# Quantum Mechanics I

### PHYSICS464

### Syllabus

Introduction to the non-relativistic quantum description of matter. Topics include experimental foundations, wave-particle duality, Schrodinger wave equation, interpretation of the wave function, the state vector, Hilbert space, Dirac notation, Heisenberg uncertainty principle, one-dimensional quantum problems, tunneling, the harmonic oscillator, three-dimensional quantum problems, angular momentum, the hydrogen atom, spin, angular momentum addition, identical particles, elementary perturbation theory, fine/hyperfine structure of hydrogen, dynamics of two-level systems, and applications to atoms, molecules, and other systems. Prerequisite: MATH 216 or 221 and PHYSICS 264L; PHYSICS 361 encouraged. One course.

### Textbook

Griffiths, "Introduction to Quantum Mechanics," 2nd Edition.

### Informal Explanation of the Course

PHYSICS 464, typically taken during the junior year, is for many physics majors and minors the most rewarding core physics course. Quantum mechanics, a theory that seems to be able to explain all known properties of atoms, molecules, and solids, is just plain weird and it is greatly satisfying to master the formalism of quantum mechanics, and to be able to calculate and understand properties of various quantum systems.

Quantum mechanics is for many students also one of the more challenging of the core courses because, for the first time, their day-to-day experiences about the world provides little intuition about the quantum world, and they are forced to rely on an abstract mathematical theory to understand electrons, atoms and molecules. For example, the familiar concepts of the path of a particle, the velocity of a particle, and a force acting on a particle do not show up in quantum mechanics. One instead has to gain intuition about atoms and molecules by working with more abstract concepts such as kets (vectors in a complex-valued Hilbert space) and Hermitian operators.

Quantum mechanics is one of the most important core courses to take and understand because of the prominent role of quantum mechanics in nearly all frontiers of 21st-century science and engineering.
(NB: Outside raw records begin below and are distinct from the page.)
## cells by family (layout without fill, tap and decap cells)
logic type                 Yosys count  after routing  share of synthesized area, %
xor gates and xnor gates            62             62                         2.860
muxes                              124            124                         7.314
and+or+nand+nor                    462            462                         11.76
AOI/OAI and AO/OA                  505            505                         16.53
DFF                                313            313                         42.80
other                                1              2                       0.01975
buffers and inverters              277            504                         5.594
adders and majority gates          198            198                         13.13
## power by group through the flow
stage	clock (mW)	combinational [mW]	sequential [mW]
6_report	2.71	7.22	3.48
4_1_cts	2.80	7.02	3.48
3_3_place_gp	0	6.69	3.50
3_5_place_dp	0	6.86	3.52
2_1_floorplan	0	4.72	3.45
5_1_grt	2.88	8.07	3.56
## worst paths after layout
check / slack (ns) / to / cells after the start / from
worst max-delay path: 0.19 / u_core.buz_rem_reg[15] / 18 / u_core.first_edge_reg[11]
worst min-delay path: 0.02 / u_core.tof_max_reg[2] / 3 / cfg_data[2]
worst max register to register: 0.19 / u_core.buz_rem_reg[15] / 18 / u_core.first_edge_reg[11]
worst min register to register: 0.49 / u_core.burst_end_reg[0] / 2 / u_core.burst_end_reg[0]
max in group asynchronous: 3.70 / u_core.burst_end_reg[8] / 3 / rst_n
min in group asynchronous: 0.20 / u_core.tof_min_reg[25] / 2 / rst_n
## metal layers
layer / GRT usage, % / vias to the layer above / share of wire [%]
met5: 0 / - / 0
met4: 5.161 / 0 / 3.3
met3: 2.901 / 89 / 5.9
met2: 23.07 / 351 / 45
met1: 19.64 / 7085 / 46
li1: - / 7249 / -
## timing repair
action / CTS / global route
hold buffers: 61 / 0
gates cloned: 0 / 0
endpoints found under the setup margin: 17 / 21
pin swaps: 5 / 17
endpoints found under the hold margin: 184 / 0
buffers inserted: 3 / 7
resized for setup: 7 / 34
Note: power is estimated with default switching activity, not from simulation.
## src/sv/imh_pkg.sv

```systemverilog
// Shared constants and types for the indexed min-heap block.
package imh_pkg;

  localparam int Capacity = 1024;
  localparam int NodeSpace = 1024;
  localparam int KeyBits = 32;
  localparam int NodeBits = 10;
  localparam int PosBits = $clog2(Capacity);
  localparam int CountBits = $clog2(Capacity + 1);

  typedef logic [KeyBits-1:0] key_t;
  typedef logic [NodeBits-1:0] node_t;
  typedef logic [PosBits-1:0] pos_t;
  typedef logic [CountBits-1:0] count_t;

  typedef enum logic [1:0] {
    CMD_INSERT = 2'd0,
    CMD_EXTRACT = 2'd1,
    CMD_DECREASE = 2'd2,
    CMD_QUERY = 2'd3
  } cmd_t;

  typedef enum logic [2:0] {
    ST_OK = 3'd0,
    ST_EMPTY = 3'd1,
    ST_FULL = 3'd2,
    ST_ABSENT = 3'd3,
    ST_NOT_LOWER = 3'd4,
    ST_DUPLICATE = 3'd5
  } status_t;

  // One heap slot: node id and key.
  typedef struct packed {
    node_t node;
    key_t key;
  } slot_t;

  // Position-map entry.
  typedef struct packed {
    logic valid;
    pos_t pos;
  } pmap_t;

  // Slot memory port bundle.
  typedef struct packed {
    logic we;
    pos_t waddr;
    slot_t wdata;
    pos_t raddr;
  } slot_req_t;

  typedef struct packed {
    logic we;
    node_t waddr;
    pmap_t wdata;
    node_t raddr;
  } pmap_req_t;

endpackage

```

## src/sv/imh_ctrl.sv

```systemverilog
// Command sequencer: reads, compares and swaps heap slots through the memories.
module imh_ctrl (
  input  logic                clk,
  input  logic                rst,
  input  logic                clear_busy,
  input  logic                in_valid,
  output logic                in_ready,
  input  imh_pkg::cmd_t       in_cmd,
  input  imh_pkg::node_t      in_node,
  input  imh_pkg::key_t       in_key,
  output logic                out_valid,
  input  logic                out_ready,
  output logic [131:0]        out_data,
  output imh_pkg::slot_req_t  sreq,
  input  imh_pkg::slot_t      srdata,
  output imh_pkg::pmap_req_t  preq,
  input  imh_pkg::pmap_t      prdata
);

  typedef enum logic [4:0] {
    S_IDLE, S_LOOK, S_DISPATCH, S_EXT_RD, S_EXT_WAIT, S_EXT_MOVE,
    S_DEC_RD, S_DEC_WAIT, S_DEC_CHK,
    S_UP_RD, S_UP_WAIT, S_UP_CMP, S_UP_MAP,
    S_DN_RDL, S_DN_RDR, S_DN_GETL, S_DN_GETR, S_DN_MAP,
    S_FIN_RD, S_FIN_WAIT, S_FIN_NODE, S_FIN_NWAIT, S_FIN_KWAIT, S_OUT
  } state_t;

  state_t state;
  imh_pkg::cmd_t cmd;
  imh_pkg::node_t node;
  imh_pkg::key_t key;
  imh_pkg::count_t count;
  imh_pkg::pmap_t pm;
  imh_pkg::pos_t pos;
  imh_pkg::slot_t cur;       // entry being sifted
  imh_pkg::slot_t other;     // smallest of cur and its children (sift-down)
  imh_pkg::pos_t other_pos;
  logic have_left;
  imh_pkg::status_t status;
  imh_pkg::node_t rem_node;
  imh_pkg::key_t rem_key;
  imh_pkg::slot_t root;
  logic present;
  imh_pkg::key_t nkey;

  logic [imh_pkg::CountBits:0] left_w, right_w;
  assign left_w = {1'b0, pos, 1'b1};
  assign right_w = left_w + (imh_pkg::CountBits + 1)'(1);

  assign in_ready = (state == S_IDLE) && !clear_busy;
  assign out_valid = (state == S_OUT);
  assign out_data = {nkey, present, count, root.key, root.node, (count != '0),
                     rem_key, rem_node, status};

  always_ff @(posedge clk) begin
    if (rst) begin
      state <= S_IDLE;
      count <= '0;
      sreq <= '0;
      preq <= '0;
    end else begin
      sreq.we <= 1'b0;
      preq.we <= 1'b0;
      case (state)
        S_IDLE: begin
          if (in_valid && in_ready) begin
            cmd <= in_cmd;
            node <= in_node;
            key <= in_key;
            status <= imh_pkg::ST_OK;
            rem_node <= '0;
            rem_key <= '0;
            preq.raddr <= in_node;
            state <= S_LOOK;
          end
        end
        S_LOOK: state <= S_DISPATCH;
        S_DISPATCH: begin
          pm <= prdata;
          case (cmd)
            imh_pkg::CMD_INSERT: begin
              if (prdata.valid) begin
                status <= imh_pkg::ST_DUPLICATE;
                state <= S_FIN_RD;
              end else if (count == imh_pkg::count_t'(imh_pkg::Capacity)) begin
                status <= imh_pkg::ST_FULL;
                state <= S_FIN_RD;
              end else begin
                pos <= imh_pkg::pos_t'(count);
                cur <= '{node: node, key: key};
                count <= count + 1'b1;
                state <= S_UP_RD;
              end
            end
            imh_pkg::CMD_EXTRACT: begin
              if (count == '0) begin
                status <= imh_pkg::ST_EMPTY;
                state <= S_FIN_RD;
              end else begin
                sreq.raddr <= '0;
                state <= S_EXT_RD;
              end
            end
            imh_pkg::CMD_DECREASE: begin
              if (!prdata.valid || {1'b0, prdata.pos} >= count) begin
                status <= imh_pkg::ST_ABSENT;
                state <= S_FIN_RD;
              end else begin
                sreq.raddr <= prdata.pos;
                state <= S_DEC_RD;
              end
            end
            default: state <= S_FIN_RD;
          endcase
        end
        S_EXT_RD: begin
          sreq.raddr <= imh_pkg::pos_t'(count - 1'b1);
          state <= S_EXT_WAIT;
        end
        S_EXT_WAIT: begin
          rem_node <= srdata.node;
          rem_key <= srdata.key;
          preq.we <= 1'b1;
          preq.waddr <= srdata.node;
          preq.wdata <= '0;
          count <= count - 1'b1;
          state <= S_EXT_MOVE;
        end
        S_EXT_MOVE: begin
          cur <= srdata;
          pos <= '0;
          if (count == '0) begin
            state <= S_FIN_RD;
          end else begin
            state <= S_DN_RDL;
          end
        end
        S_DEC_RD: state <= S_DEC_WAIT;
        S_DEC_WAIT: begin
          if (srdata.key < key) begin
            status <= imh_pkg::ST_NOT_LOWER;
            state <= S_FIN_RD;
          end else begin
            pos <= pm.pos;
            cur <= '{node: node, key: key};
            state <= S_UP_RD;
          end
        end
        // Sift up: compare with parent, move parent down or settle.
        S_UP_RD: begin
          if (pos == '0) begin
            sreq.we <= 1'b1;
            sreq.waddr <= pos;
            sreq.wdata <= cur;
            preq.we <= 1'b1;
            preq.waddr <= cur.node;
            preq.wdata <= '{valid: 1'b1, pos: pos};
            state <= S_FIN_RD;
          end else begin
            other_pos <= (pos - 1'b1) >> 1;
            sreq.raddr <= (pos - 1'b1) >> 1;
            state <= S_UP_WAIT;
          end
        end
        S_UP_WAIT: state <= S_UP_CMP;
        S_UP_CMP: begin
          if (srdata.key > cur.key) begin
            sreq.we <= 1'b1;
            sreq.waddr <= pos;
            sreq.wdata <= srdata;
            preq.we <= 1'b1;
            preq.waddr <= srdata.node;
            preq.wdata <= '{valid: 1'b1, pos: pos};
            pos <= other_pos;
            state <= S_UP_RD;
          end else begin
            sreq.we <= 1'b1;
            sreq.waddr <= pos;
            sreq.wdata <= cur;
            preq.we <= 1'b1;
            preq.waddr <= cur.node;
            preq.wdata <= '{valid: 1'b1, pos: pos};
            state <= S_FIN_RD;
          end
        end
        // Sift down: read children, pick smallest, move it up or settle.
        S_DN_RDL: begin
          have_left <= left_w < (imh_pkg::CountBits + 1)'(count);
          sreq.raddr <= left_w[imh_pkg::PosBits-1:0];
          state <= S_DN_RDR;
        end
        S_DN_RDR: begin
          sreq.raddr <= right_w[imh_pkg::PosBits-1:0];
          state <= S_DN_GETL;
        end
        S_DN_GETL: begin
          other <= cur;
          other_pos <= pos;
          if (have_left && srdata.key < cur.key) begin
            other <= srdata;
            other_pos <= left_w[imh_pkg::PosBits-1:0];
          end
          state <= S_DN_GETR;
        end
        S_DN_GETR: begin
          if (right_w < (imh_pkg::CountBits + 1)'(count) && srdata.key < other.key) begin
            other <= srdata;
            other_pos <= right_w[imh_pkg::PosBits-1:0];
          end
          state <= S_DN_MAP;
        end
        S_DN_MAP: begin
          sreq.we <= 1'b1;
          sreq.waddr <= pos;
          preq.we <= 1'b1;
          if (other_pos == pos) begin
            sreq.wdata <= cur;
            preq.waddr <= cur.node;
            preq.wdata <= '{valid: 1'b1, pos: pos};
            state <= S_FIN_RD;
          end else begin
            sreq.wdata <= other;
            preq.waddr <= other.node;
            preq.wdata <= '{valid: 1'b1, pos: pos};
            pos <= other_pos;
            state <= S_DN_RDL;
          end
        end
        // Gather result: root slot, then queried node's key.
        S_FIN_RD: begin
          sreq.raddr <= '0;
          preq.raddr <= node;
          state <= S_FIN_WAIT;
        end
        S_FIN_WAIT: state <= S_FIN_NODE;
        S_FIN_NODE: begin
          root <= (count == '0) ? '0 : srdata;
          present <= prdata.valid && ({1'b0, prdata.pos} < count);
          sreq.raddr <= prdata.pos;
          state <= S_FIN_NWAIT;
        end
        S_FIN_NWAIT: state <= S_FIN_KWAIT;
        S_FIN_KWAIT: begin
          nkey <= present ? srdata.key : '0;
          state <= S_OUT;
        end
        S_OUT: begin
          if (out_ready) begin
            state <= S_IDLE;
          end
        end
        default: state <= S_IDLE;
      endcase
    end
  end

endmodule

```

## config.mk

```make
export PLATFORM = sky130hd
export DESIGN_NAME = imh_ctrl
export DESIGN_NICKNAME = d
export VERILOG_FILES = /design/src/sv/imh_pkg.sv /design/src/sv/imh_ctrl.sv
export SDC_FILE = /design/constraint.sdc
export NUM_CORES = 1
export LEC_CHECK = 0
export ABC_AREA = 1
export BUFFER_PORTS_ARGS = -buffer_cell sky130_fd_sc_hd__buf_2
export CORE_AREA = 2 2 189 191
export CTS_BUF_LIST = sky130_fd_sc_hd__clkbuf_8
export CTS_CLUSTER_SIZE = 40
export DETAILED_ROUTE_END_ITERATION = 12
export DIE_AREA = 0 0 191 193
export HOLD_SLACK_MARGIN = 0.1
export PLACE_DENSITY_LB_ADDON = 0.2
export SKIP_LAST_GASP = 1
export SYNTH_ARGS = -nofsm -noshare
export SYNTH_HDL_FRONTEND = slang
export SYNTH_SLANG_ARGS = --single-unit
```

## constraint.sdc

```tcl
create_clock -name clk -period 5.4 [get_ports clk]
set_input_delay 0.54 -clock clk [delete_from_list [all_inputs] [get_ports clk]]
set_output_delay 0.54 -clock clk [all_outputs]
set_load 0.005 [all_outputs]
```

==> results of run 1 <==
[placed cells by master, fill, tap and decap left out, drive strengths merged, types with 32 or more instances in the layout]
cell type    count
ha             133
edfxtp         279
o21ai          233
a31oi           51
inv            359
a21oi          126
buf            350
dlygate4sd3     32
clkbuf          77
dfxtp          111
nand2          476
nor2           210
nand3           92
[final timing paths]
kind / slack (ns) / cells past startpoint / startpoint / end
worst max-delay path: 1.49 / 14 / pos[3] / other[16]
worst min-delay path: 0.13 / 1 / in_key[1] / key[1]
worst min register to register: 0.46 / 2 / sreq[53] / sreq[53]
worst max register to register: 1.49 / 14 / pos[3] / other[16]
[layout make-up]
| class | instances | area (µm²) |
|---|---|---|
| clock inverter | 42 | 251 |
| fill | 2831 | 11100 |
| inverter | 344 | 1290 |
| timing repair buffer | 382 | 2120 |
| sequential | 390 | 10600 |
| clock buffer | 77 | 1060 |
| multi-input combinational | 1453 | 7950 |
| antenna | 1 | 2.50 |
| tap | 461 | 577 |
[what timing repair did]
item                                   4_1_cts  5_1_grt
hold buffers                                32        0
buffers inserted                             0        0
endpoints found under the hold margin       32        0
[layer usage]
metal / GRT usage (%) / up-vias
met5: 0 / -
met4: 14.3 / 0
met3: 6.05 / 155
met2: 53.6 / 909
met1: 42.7 / 8277
li1: - / 8345
[state kept, by name, summed over array words and instances, names as in the netlist, 11 cells and up]
register  cells
nkey         32
key          32
preq         32
out_data     42
rem_key      32
count        11
sreq         63
cur          42
other        42
[through the flow]
| stage | hold slack (ns) | setup WS [ns] | cells |
|---|---|---|---|
| floorplan | 0.457 | 0.860 | 2282 |
| global placement | 0.448 | 1.62 | 2998 |
| detailed placement | 0.450 | 1.55 | 2998 |
| CTS | 0.106 | 1.54 | 3149 |
| global route | 0.114 | 1.24 | 3149 |
| finish | 0.134 | 1.49 | 3150 |
[worst max-delay path: cells and delay by family (launching register included)]
family,cells,cell delay (ns)
AND/OR/NAND/NOR,6,0.90
buffers and inverters,3,0.74
adder cells (fa/ha/maj),1,0.17
XOR/XNOR,1,0.19
AO/OA/AOI/OAI,3,0.94
flip-flops,1,0.62
[power by group through the flow]
stage	clock network, mW	registers (mW)	logic, mW
floorplan	0	3.98	1.45
global placement	0	3.99	2.26
detailed placement	0	4.00	2.31
CTS	2.68	3.94	2.34
global route	2.81	3.98	2.64
finish	2.65	3.95	2.36
[logic make-up after synthesis]
group | after synthesis
AND/OR/NAND/NOR | 827
adder cells (fa/ha/maj) | 133
XOR/XNOR | 32
AO/OA/AOI/OAI | 461
flip-flops | 390
buffers and inverters | 439
==> run metrics, run 1 <==
met3 wire len ~5.1 mm; DR WL/cell slightly below 20 µm; Comb pwr share a little over a quarter; Max clock buf depth 3; Crit Path Max Fanout 24; clock root buffer clkbuf_8; Final HPWL DP approximately 44 mm; Post-synth EDFFs approximately 280; multiplexer share of the synthesized area 0%; GP Congestion slightly below 1; Die Width approximately 190 µm; Synth Flop Type edfxtp_1; endpoint class of the critical path flip-flop; Final Max Slew Viols 0; average size of a mapped cell approximately 8.9 µm²; Slew @ Worst Pin around 1.2 ns; Top Ports 331; Async S/R FF share, synth 0%; Area contributors post-synth edfxtp_1, dfxtp_1, nand2_1; Worst path slowest cell edfxtp_1; Hold Vio Cnt, Final 0; total power approximately 9.0 mW; status finished, final reports clean; H-tree levels 3; largest net degree at the start of global routing 80; later-pin clock latency in the skew report approximately 0.63 ns; YS warnings 0; site row count approximately 70; area grow syn2layout 18.1%; vias in the first global route around 17000; die area roughly 0.037 mm²; main combinational cell family by area after synthesis simple AND/OR/NAND/NOR gates; met2 wire length 28.6 mm; area share of the largest cell type after synthesis 41.5%; DRT antenna net count 0; 1st-pass router iterations 5; Net Sw Frac between 30% and 40%; fin nets ~2900; Initial Util between 50% and 60%; relative slew slack 21.0%; DRT met1 WL between 20 and 25 mm; final WL between 60 and 70 mm; Internal Power between 5 and 6 mW; Placed Area about 0.022 mm²; Synth top cells by count nand2_1, inv_1, edfxtp_1; Peak Freq between 0.2 and 0.3 GHz; Critical Path Start Type flip-flop; post_cts resized 0; total of max-cap violations 0; core outline area ~0.035 mm²; Netlist cell types 53; Final Cell Area roughly 0.024 mm²; pwr/cell area between 300 and 400 mW/mm²; max incr delay on CP between 0.6 and 0.7 ns; Compound-Gate Fraction of Synth Area 12.5%; worst path cell trace inv_1 > nor2_1 > nand4_1 > nor3_1 > xor2_1 > inv_1 > ha_1 > a211o_1 > a21oi_1 > nand3_1 > nor2_1 > nand2_1 > a21oi_4 > buf_4; Mapped Cells 2282; vias post-DR 17700; simple-gate share of the synthesized area 16.8%; Clock transition at path regs approximately 0.060 ns; Clock power frac ~30%; DRC viols 0; DR vias/cell roughly 5.6; Die Y slightly below 200 µm; Yosys reg bits 390; CTS tree yes; worst vdd ir ~0.29 mV; Synth Area in Adders ~8.2%; Final Util 68.2%; clk sinks about 400; register area share after synthesis 52.5%; layout cells sized above 1 18.7%; Final setup viols 0; Tot GR Track Use between 30% and 40%; grt total ovfl 0; 1st-iter DRT viols about 1500; Setup TNS 0 ns; Final min period about 3.9 ns; initial antenna violation count 0; RSZ-0062 raised after global routing no; fin crit share between 70% and 80%; area leader, netlist edfxtp_1; global-route wire length before repair between 90 and 100 mm; Post-Synth XOR/XNOR Area about 1.4%; CP arrival between 4 and 5 ns; Worst Skew ~0.043 ns; Leak Pwr about 11 nW; Seq pwr share ~44%; Num CTS Buffers 66; CP Data Required Time between 5 and 6 ns; Post-Syn Area 0.0202 mm²; most common cell in the netlist nand2_1; I/O Buffers 330; Synth Net Count between 2000 and 3000; switching power ~3.0 mW; WS Path Type flip-flop to flip-flop; Hold WC Path Type input port to flip-flop; Top Metal Used met4
Note: power is estimated with default switching activity, not from simulation.
==> run 2, diff against run 1 <==
--- a/config.mk
+++ b/config.mk
@@ -7,11 +7,11 @@
 export LEC_CHECK = 0
 export ABC_AREA = 1
 export BUFFER_PORTS_ARGS = -buffer_cell sky130_fd_sc_hd__buf_2
-export CORE_AREA = 2 2 189 191
+export CORE_AREA = 2 2 199 201
 export CTS_BUF_LIST = sky130_fd_sc_hd__clkbuf_8
 export CTS_CLUSTER_SIZE = 40
 export DETAILED_ROUTE_END_ITERATION = 12
-export DIE_AREA = 0 0 191 193
+export DIE_AREA = 0 0 201 203
 export HOLD_SLACK_MARGIN = 0.1
 export PLACE_DENSITY_LB_ADDON = 0.2
 export SKIP_LAST_GASP = 1
==> constraint.sdc (replaced) <==
create_clock -name clk -period 3.6 [get_ports clk]
set_input_delay 0.36 -clock clk [delete_from_list [all_inputs] [get_ports clk]]
set_output_delay 0.36 -clock clk [all_outputs]
set_load 0.005 [all_outputs]
==> run 2 against run 1 <==
Against the previous run: critical path depth grew 1; design area grew 3.0%; total power is 51% higher; clock skew down 0.012 ns; hold slack improved by 0.019 ns; critical endpoint is now other[41]; largest cell class unchanged.
==> run metrics, run 2 (synthesis gave the netlist of run 1 again) <==
Initial Util a little over half; commonest non-fill, non-tap cell in the layout nand2_1; Worst Skew slightly above 0.03 ns; 1st-iter DRT viols 1414; worst hold slack 0.153 ns; I/O Buffers between 300 and 400; worst path cell trace ha_1 > nand3_1 > nor2_1 > xor2_1 > ha_1 > nand2_1 > nor2_1 > a211oi_1 > nand2_1 > nand3_1 > a21boi_0 > nor2_1 > nand2_1 > a21oi_4 > buf_12; Layout Cells excl Fill 3270; worst path bufs/invs 1; Seq pwr share between 40 and 50%; Slew @ Worst Pin between 0.9 and 1 ns; Inst Count DP roughly 3000; GRT Max-Usage Layer met2; later-pin clock latency in the skew report ~0.61 ns; global-route wire length before repair 95.6 mm; vias in the first global route around 17000; pwr/cell area 549 mW/mm²; final WL 61.9 mm; Hold WC Path Type input port to flip-flop; status finished, final reports clean; area grow syn2layout 21.7%; grt total ovfl 0; Setup TNS 0 ns; GP Congestion around 0.9; Sequential Area ~0.011 mm²; CTS tree yes; Final Util approximately 64%; Final setup viols 0; Worst path slowest cell edfxtp_1; met2 GRT Util approximately half; Leak Pwr 11.6 nW; Internal Power approximately 9.0 mW; total of max-cap violations 0; H-tree levels 3; Hold Vio Cnt, Final 0; worst vdd ir between 0.4 and 0.5 mV; Net Sw Frac ~34%; WS Path Type flip-flop to flip-flop; Die Y slightly above 200 µm; Filler cells ~3200; post_cts resized 0; core outline area between 0.03 and 0.04 mm²; fin nets a little under 3000; relative slew slack 37.2%; clk sinks 390; Clock transition at path regs approximately 0.060 ns; Largest register FFs 63; die area between 0.04 and 0.05 mm²; 1st-pass router iterations 5; DR WL/cell between 15 and 20 µm; hold buffers post-CTS between 70 and 80; Num CTS Buffers approximately 70; Critical Path Start Type flip-flop; Crit Path Max Fanout 42; Peak Freq roughly 0.31 GHz; Top Ports approximately 330; Comb pwr share between 20% and 30%; Setup Buffers After CTS 0; GR Layer Usage met1 roughly two fifths; Max clock buf depth 3; DRC viols 0; clock root buffer clkbuf_8; crit-path leading delay family simple AND/OR/NAND/NOR gates; site row count 72; largest net degree at the start of global routing 89; fin crit share between 80% and 90%; crit path launch pos[0]; endpoint class of the critical path flip-flop; total power roughly 13 mW; multi-input combinational cell area 0.00794 mm²; CP Data Required Time around 3.9 ns; Final Max Slew Viols 0; CP arrival 3.48 ns; Die Width between 200 and 250 µm; R2R Path Start pos[0]; largest reg by FF count sreq; RSZ-0062 raised after global routing no; Final HPWL DP 44.8 mm; initial antenna violation count 2; layout cells sized above 1 a little under a fifth; switching power between 4 and 5 mW; Final min period 3.22 ns; met3 Resource Use GR under 10%; DR vias/cell 5.43; Clock power frac 28.9%; most frequent cells in the layout nand2_1, inv_1, buf_2; vias post-DR about 18000; Tot GR Track Use between 30% and 40%; hold path startpoint srdata[20]; DRT antenna net count 0; max incr delay on CP 0.53 ns
[run 2: tightest hold or removal path, cell delays in order]
cell and delay [ns]:
buf_2 0.17, nand2_1 0.08, a31oi_1 0.08
[run 2: final timing paths]
path,endpoint,slack (ns),depth (start not counted)
setup / recovery,other[41],0.38,15
hold / removal,sreq[30],0.15,3
setup reg to reg,other[41],0.38,15
hold reg to reg,preq[19],0.46,2
[run 2: metrics by stage]
stage / setup WS [ns] / instance area, µm²
floorplan: 0.220 / 20200
global placement: 0.506 / 22500
global route: 0.136 / 24600
finish: 0.382 / 24600
CTS: 0.412 / 24600
detailed placement: 0.451 / 22500
[run 2: power groups by stage]
stage	registers, mW	clock network, mW	logic (mW)
after floorplan	5.96	0	2.18
after global placement	5.98	0	3.49
after detailed placement	5.99	0	3.56
after CTS	5.90	3.98	3.65
after global routing	5.97	4.16	4.08
final	5.91	3.90	3.68
[run 2: final cells by class]
cell class / instances / area share [%]
flip-flops and latches: 390 / 43.1
multi-input cells: 1453 / 32.3
repair buffers: 447 / 11.3
inverters: 344 / 5.26
clock buffers: 83 / 4.65
well taps: 518 / 2.64
clock inverters: 33 / 0.636
diodes: 2 / 0.0204
[run 2: metal layers]
layer / part of all wire, % / routed length, µm
met5: 0 / 0
met3: 6.9 / 4250
met1: 41 / 25600
met2: 48 / 29500
met4: 4.0 / 2480
--- config.mk ---
export PLATFORM = sky130hd
export DESIGN_NAME = imf_cell
export DESIGN_NICKNAME = d
export VERILOG_FILES = /design/src/hw/rtl/imu_moving_average_filter_defines.svh /design/src/hw/rtl/imf_pkg.sv /design/src/hw/rtl/imf_cell.sv
export SDC_FILE = /design/constraint.sdc
export NUM_CORES = 1
export LEC_CHECK = 0
export BUFFER_PORTS_ARGS = -buffer_cell sky130_fd_sc_hd__buf_2
export CELL_PAD_IN_SITES_DETAIL_PLACEMENT = 2
export CELL_PAD_IN_SITES_GLOBAL_PLACEMENT = 2
export CORE_MARGIN = 5
export CORE_UTILIZATION = 25
export CTS_BUF_LIST = sky130_fd_sc_hd__clkbuf_16
export DETAILED_ROUTE_END_ITERATION = 6
export HOLD_SLACK_MARGIN = 0.02
export PLACE_DENSITY_LB_ADDON = 0.2
export SYNTH_ARGS = -nofsm -noshare
export SYNTH_HDL_FRONTEND = slang
export SYNTH_SLANG_ARGS = --single-unit
--- constraint.sdc ---
create_clock -name clk -period 1.25 [get_ports clk]
set_input_delay 0.1875 -clock clk [delete_from_list [all_inputs] [get_ports clk]]
set_output_delay 0.1875 -clock clk [all_outputs]
set_load 0.005 [all_outputs]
Quantum mechanics lies at the heart of chemistry, material science, and nanoscience. Quantum mechanics is crucial for the design of ever smaller computer chips that are needed to produce ever more powerful and energy efficient computers, and quantum mechanics may lead to radical quantum computers that are more powerful than any existing digital computer for solving certain classes of problems. (An example would be factoring a large integer, a difficult mathematical problem for which an efficient algorithm would disrupt the world economy by breaking the most widely used encryption methods). On the science side, some of the most profound questions about the universe such as where did it come from (the Big Bang), what is it made of and why (the zoo of subatomic particles), what will happen to the universe (the accelerated expansion of the universe, dark matter, and dark energy), and even what is space and time---all these questions assume knowledge of quantum mechanics as a starting point.

Duke students first learn about quantum mechanics and some of its applications in PHYSICS 264. PHYSICS 464 continues from 264 by discussing a mathematically abstract but powerful formalism invented by Dirac and others that generalizes the Schrodinger equation (which describes the evolution of a wave function that depends on space and time) to include systems that have spin (intrinsic angular momentum states), which have no spatial structure but do evolve in time. The Dirac formalism greatly clarifies the logical structure of quantum mechanics and also relates that structure to the Hamiltonian and Lagrangian formulations of classical mechanics that were discussed in PHYSICS 361.

The Dirac formalism, in its essence, says that to understand nature at the atomic level, one needs to calculate eigenvalues and eigenvectors of certain matrices that may be of infinite size. The eigenvalues predict precisely what values of a certain quantity like energy or momentum will be observed in a particular experiment, while the corresponding eigenvectors are used to predict the probability of observing a particular value at a particular time, based on the initial state of the experiment. There is therefore a remarkable relation between linear algebra (eigenvalues and eigenvectors of Hermitian matrices) and nature at the quantum level. Why this is the case remains a puzzle (no one knows why the world obeys quantum mechanics) but tens of thousands of experiments have so far confirmed quantum mechanics to be correct, and no experiment has so far shown quantum mechanics to be wrong.